» WHAT TO DO
From the entries that follow, copy each line in which "tick" appears.
----
$ cat src/rtl/rfsh_pkg.sv
package rfsh_pkg;
  typedef enum logic [1:0] {
    ISSUE_NONE  = 2'd0,
    ISSUE_GROUP = 2'd1,
    ISSUE_RANK  = 2'd2
  } issue_e;

  function automatic int ptr_width(input int n);
    return (n > 1) ? $clog2(n) : 1;
  endfunction
endpackage

$ cat src/rtl/rfsh_slot_timer.sv
module rfsh_slot_timer #(
  parameter int SLOT_CYC   = 100,
  parameter int NUM_GROUPS = 4,
  parameter int TRFC_CYC   = 30
) (
  input  logic clk,
  input  logic rst_n,
  output logic tick,
  output logic slot_last,
  output logic pull_window
);
  localparam int CW = $clog2(SLOT_CYC);
  localparam int SW = rfsh_pkg::ptr_width(NUM_GROUPS);

  logic [CW-1:0] cnt_q, cnt_d;
  logic [SW-1:0] sidx_q, sidx_d;

  assign tick        = (cnt_q == CW'(SLOT_CYC - 1));
  assign slot_last   = (sidx_q == SW'(NUM_GROUPS - 1));
  assign pull_window = (cnt_q < CW'(SLOT_CYC - TRFC_CYC - 1));

  always_comb begin
    cnt_d  = tick ? '0 : cnt_q + 1'b1;
    sidx_d = sidx_q;
    if (tick) sidx_d = slot_last ? '0 : sidx_q + 1'b1;
  end

  always_ff @(posedge clk or negedge rst_n) begin
    if (!rst_n) begin
      cnt_q  <= '0;
      sidx_q <= '0;
    end else begin
      cnt_q  <= cnt_d;
      sidx_q <= sidx_d;
    end
  end
endmodule

$ cat src/rtl/rfsh_credit.sv
module rfsh_credit #(
  parameter int MAX_CREDIT = 8
) (
  input  logic clk,
  input  logic rst_n,
  input  logic add,
  input  logic use_one,
  input  logic clear,
  output logic has_credit,
  output logic full
);
  localparam int KW = $clog2(MAX_CREDIT + 1);

  logic [KW-1:0] cnt_q, cnt_d;
  logic          cnt_en;

  assign has_credit = (cnt_q != '0);
  assign full       = (cnt_q == KW'(MAX_CREDIT));
  assign cnt_en     = clear | (add & ~full) | (use_one & has_credit);

  always_comb begin
    cnt_d = cnt_q;
    if (clear)                   cnt_d = '0;
    else if (add && !full)       cnt_d = cnt_q + 1'b1;
    else if (use_one && has_credit) cnt_d = cnt_q - 1'b1;
  end

  always_ff @(posedge clk or negedge rst_n) begin
    if (!rst_n)      cnt_q <= '0;
    else if (cnt_en) cnt_q <= cnt_d;
  end
endmodule

$ cat src/rtl/rfsh_busy_bank.sv
module rfsh_busy_bank #(
  parameter int NUM_GROUPS = 4,
  parameter int TRFC_CYC   = 30
) (
  input  logic                  clk,
  input  logic                  rst_n,
  input  logic [NUM_GROUPS-1:0] load,
  output logic [NUM_GROUPS-1:0] busy
);
  localparam int TW = $clog2(TRFC_CYC + 1);

  for (genvar g = 0; g < NUM_GROUPS; g++) begin : g_grp
    logic [TW-1:0] tmr_q, tmr_d;
    logic          tmr_en;

    assign busy[g] = (tmr_q != '0);
    assign tmr_en  = load[g] | busy[g];

    always_comb begin
      tmr_d = load[g] ? TW'(TRFC_CYC) : tmr_q - 1'b1;
    end

    always_ff @(posedge clk or negedge rst_n) begin
      if (!rst_n)      tmr_q <= '0;
      else if (tmr_en) tmr_q <= tmr_d;
    end
  end
endmodule

$ cat src/rtl/rfsh_erase_map.sv
module rfsh_erase_map #(
  parameter int NUM_GROUPS      = 4,
  parameter int CHIPS_PER_GROUP = 2
) (
  input  logic                                  rd_valid,
  input  logic                                  rank_mode,
  input  logic [NUM_GROUPS-1:0]                 busy,
  output logic [NUM_GROUPS*CHIPS_PER_GROUP-1:0] erase
);
  for (genvar c = 0; c < NUM_GROUPS * CHIPS_PER_GROUP; c++) begin : g_chip
    assign erase[c] = rd_valid & ~rank_mode & busy[c / CHIPS_PER_GROUP];
  end
endmodule

$ cat src/rtl/rfsh_ctrl.sv
module rfsh_ctrl
  import rfsh_pkg::*;
#(
  parameter int NUM_GROUPS      = 4,
  parameter int CHIPS_PER_GROUP = 2,
  parameter int TREFI_CYC       = 400,
  parameter int TRFC_CYC        = 30,
  parameter int MAX_CREDIT      = 8,
  localparam int NUM_CHIPS      = NUM_GROUPS * CHIPS_PER_GROUP,
  localparam int GW             = rfsh_pkg::ptr_width(NUM_GROUPS)
) (
  input  logic                  clk,
  input  logic                  rst_n,
  input  logic                  fault_mode,
  input  logic                  pullin_ok,
  input  logic                  rd_valid,
  output logic [NUM_CHIPS-1:0]  rd_erase,
  output logic                  rd_stall,
  input  logic [GW-1:0]         wr_grp,
  output logic                  wr_ready,
  output logic                  ref_cmd_valid,
  output logic [NUM_GROUPS-1:0] ref_grp_mask
);
  localparam int SLOT_CYC = TREFI_CYC / NUM_GROUPS;

  logic tick, slot_last, pull_window;
  logic has_credit, credit_full;
  logic cred_add, cred_use, cred_clr;
  logic [NUM_GROUPS-1:0] busy, issue_mask;
  logic any_busy;
  issue_e kind;

  logic [GW-1:0]         ptr_q, ptr_d;
  logic                  cmd_q, cmd_d;
  logic [NUM_GROUPS-1:0] mask_q, mask_d;
  logic                  rank_q, rank_d;
  logic                  issue_en;

  rfsh_slot_timer #(
    .SLOT_CYC(SLOT_CYC), .NUM_GROUPS(NUM_GROUPS), .TRFC_CYC(TRFC_CYC)
  ) u_slot (
    .clk(clk), .rst_n(rst_n), .tick(tick),
    .slot_last(slot_last), .pull_window(pull_window)
  );

  rfsh_credit #(.MAX_CREDIT(MAX_CREDIT)) u_credit (
    .clk(clk), .rst_n(rst_n), .add(cred_add), .use_one(cred_use),
    .clear(cred_clr), .has_credit(has_credit), .full(credit_full)
  );

  rfsh_busy_bank #(.NUM_GROUPS(NUM_GROUPS), .TRFC_CYC(TRFC_CYC)) u_busy (
    .clk(clk), .rst_n(rst_n), .load(issue_mask), .busy(busy)
  );

  rfsh_erase_map #(.NUM_GROUPS(NUM_GROUPS), .CHIPS_PER_GROUP(CHIPS_PER_GROUP)) u_erase (
    .rd_valid(rd_valid), .rank_mode(rank_q), .busy(busy), .erase(rd_erase)
  );

  assign any_busy = |busy;

  // Issue decision: scheduled slot first, early refresh only off the tick
  always_comb begin
    kind     = ISSUE_NONE;
    cred_add = 1'b0;
    cred_use = 1'b0;
    cred_clr = 1'b0;
    if (tick) begin
      if (fault_mode) begin
        if (slot_last) begin
          kind     = ISSUE_RANK;
          cred_clr = 1'b1;
        end
      end else if (has_credit) begin
        cred_use = 1'b1;
      end else begin
        kind = ISSUE_GROUP;
      end
    end else if (!fault_mode && pullin_ok && pull_window && !any_busy && !credit_full) begin
      kind     = ISSUE_GROUP;
      cred_add = 1'b1;
    end
  end

  always_comb begin
    case (kind)
      ISSUE_GROUP: issue_mask = NUM_GROUPS'(1) << ptr_q;
      ISSUE_RANK:  issue_mask = '1;
      default:     issue_mask = '0;
    endcase
  end

  assign issue_en = (kind != ISSUE_NONE);

  always_comb begin
    ptr_d  = ptr_q;
    cmd_d  = issue_en;
    mask_d = issue_en ? issue_mask : mask_q;
    rank_d = issue_en ? (kind == ISSUE_RANK) : rank_q;
    if (kind == ISSUE_GROUP)
      ptr_d = (ptr_q == GW'(NUM_GROUPS - 1)) ? '0 : ptr_q + 1'b1;
  end

  always_ff @(posedge clk or negedge rst_n) begin
    if (!rst_n) begin
      ptr_q  <= '0;
      cmd_q  <= 1'b0;
      mask_q <= '0;
      rank_q <= 1'b0;
    end else begin
      cmd_q <= cmd_d;
      if (issue_en) begin
        ptr_q  <= ptr_d;
        mask_q <= mask_d;
        rank_q <= rank_d;
      end
    end
  end

  assign ref_cmd_valid = cmd_q;
  assign ref_grp_mask  = cmd_q ? mask_q : '0;
  assign rd_stall      = rank_q & any_busy;
  assign wr_ready      = ~busy[wr_grp];
endmodule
----
» EXERCISE RESULT
  output logic tick,
  assign tick        = (cnt_q == CW'(SLOT_CYC - 1));
    cnt_d  = tick ? '0 : cnt_q + 1'b1;
    if (tick) sidx_d = slot_last ? '0 : sidx_q + 1'b1;
  logic tick, slot_last, pull_window;
    .clk(clk), .rst_n(rst_n), .tick(tick),
  // Issue decision: scheduled slot first, early refresh only off the tick
    if (tick) begin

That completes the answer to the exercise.